Dwarfism Research Today is a free monthly online journal that collates and summarizes the latest research about Dwarfism, including details on genetics, diet, mental and motor development.

Microcephalin and pericentrin regulate mitotic entry via centrosome-associated Chk1.

Tibelius A, Marhold J, Zentgraf H, Heilig CE, Neitzel H, Ducommun B, Rauch A, Ho AD, Bartek J, Krämer A

Clinical Cooperation Unit Molecular Hematology/Oncology and 2 Department of Tumor Virology, German Cancer Research Center, 69120 Heidelberg, Germany.

Primary microcephaly, Seckel syndrome, and microcephalic osteodysplastic primordial dwarfism type II (MOPD II) are disorders exhibiting marked microcephaly, with small brain sizes reflecting reduced neuron production during fetal life.

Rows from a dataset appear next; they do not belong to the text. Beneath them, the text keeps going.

File: src/rtl/instruction_fetch.sv
// Instruction fetch unit: IDLE/REQ/HOLD request FSM with branch redirect.
// Optional FETCH_PERF_CNT_EN macro adds an accepted-instruction counter on fetchCount.
module instruction_fetch #(
  parameter logic [31:0] RESET_PC = 32'h0000_0000
) (
  input  logic        clk,
  input  logic        reset,
  output logic [31:0] imemAddr,
  output logic        imemReq,
  input  logic        imemAck,
  input  logic [31:0] imemData,
  output logic [31:0] instruction,
  output logic        instructionValid,
  output logic [31:0] pc,
  input  logic        instrAccept,
  input  logic        branchResolve,
  input  logic        branchFlag,
  input  logic        unconditionalBranchFlag,
  input  logic        zeroFlag,
  input  logic [31:0] branchPC,
  input  logic [31:0] branchOffset,
  output logic [31:0] fetchCount,
  output logic [1:0]  fsm_state
);

  typedef enum logic [1:0] {
    IDLE = 2'd0,
    REQ  = 2'd1,
    HOLD = 2'd2
  } state_t;

  state_t      state_q, state_d;
  logic [31:0] fetch_pc_q, fetch_pc_d;
  logic [31:0] addr_q, addr_d;
  logic [31:0] pc_q, pc_d;
  logic [31:0] instr_q, instr_d;
  logic        valid_q, valid_d;
  logic        req_q, req_d;
  logic        pending_q, pending_d;

  logic        taken;
  logic [31:0] target;
  logic        accept;

  assign taken  = branchResolve & (unconditionalBranchFlag | (branchFlag & zeroFlag));
  assign target = branchPC + {branchOffset[29:0], 2'b00};
  assign accept = instrAccept & valid_q;

  always_comb begin
    state_d    = state_q;
    fetch_pc_d = fetch_pc_q;
    addr_d     = addr_q;
    pc_d       = pc_q;
    instr_d    = instr_q;
    valid_d    = valid_q;
    pending_d  = pending_q;
    case (state_q)
      IDLE: begin
        if (taken) fetch_pc_d = target;
        state_d = REQ;
        addr_d  = fetch_pc_d;
      end
      REQ: begin
        if (imemAck) begin
          if (pending_q || taken) begin
            // Word belongs to a squashed path: drop it and re-issue at the redirect.
            if (taken) fetch_pc_d = target;
            pending_d = 1'b0;
            addr_d    = fetch_pc_d;
          end else begin
            instr_d = imemData;
            pc_d    = fetch_pc_q;
            valid_d = 1'b1;
            state_d = HOLD;
          end
        end else if (taken) begin
          pending_d  = 1'b1;
          fetch_pc_d = target;
        end
      end
      HOLD: begin
        if (taken || accept) begin
          fetch_pc_d = taken ? target : pc_q + 32'd4;
          valid_d    = 1'b0;
          state_d    = REQ;
          addr_d     = fetch_pc_d;
        end
      end
      default: state_d = IDLE;
    endcase
    req_d = (state_d == REQ);
  end

  always_ff @(posedge clk or posedge reset) begin
    if (reset) begin
      state_q    <= IDLE;
      fetch_pc_q <= RESET_PC;
      addr_q     <= RESET_PC;
      pc_q       <= RESET_PC;
      instr_q    <= 32'd0;
      valid_q    <= 1'b0;
      req_q      <= 1'b0;
      pending_q  <= 1'b0;
    end else begin
      state_q    <= state_d;
      fetch_pc_q <= fetch_pc_d;
      addr_q     <= addr_d;
      pc_q       <= pc_d;
      instr_q    <= instr_d;
      valid_q    <= valid_d;
      req_q      <= req_d;
      pending_q  <= pending_d;
    end
  end

`ifdef FETCH_PERF_CNT_EN
  logic [31:0] count_q, count_d;

  always_comb begin
    count_d = count_q;
    if (state_q == HOLD && accept) count_d = count_q + 32'd1;
  end

  always_ff @(posedge clk or posedge reset) begin
    if (reset) count_q <= 32'd0;
    else       count_q <= count_d;
  end

  assign fetchCount = count_q;
`else
  assign fetchCount = 32'd0;
`endif

  assign imemAddr         = addr_q;
  assign imemReq          = req_q;
  assign instruction      = instr_q;
  assign instructionValid = valid_q;
  assign pc               = pc_q;
  assign fsm_state        = state_q;

endmodule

Although primary microcephaly can be caused by mutations in microcephalin (MCPH1), cells from patients with Seckel syndrome and MOPD II harbor mutations in ataxia telangiectasia and Rad3 related (ATR) or pericentrin (PCNT), leading to disturbed ATR signaling. In this study, we show that a lack of MCPH1 or PCNT results in a loss of Chk1 from centrosomes with subsequently deregulated activation of centrosomal cyclin B-Cdk1.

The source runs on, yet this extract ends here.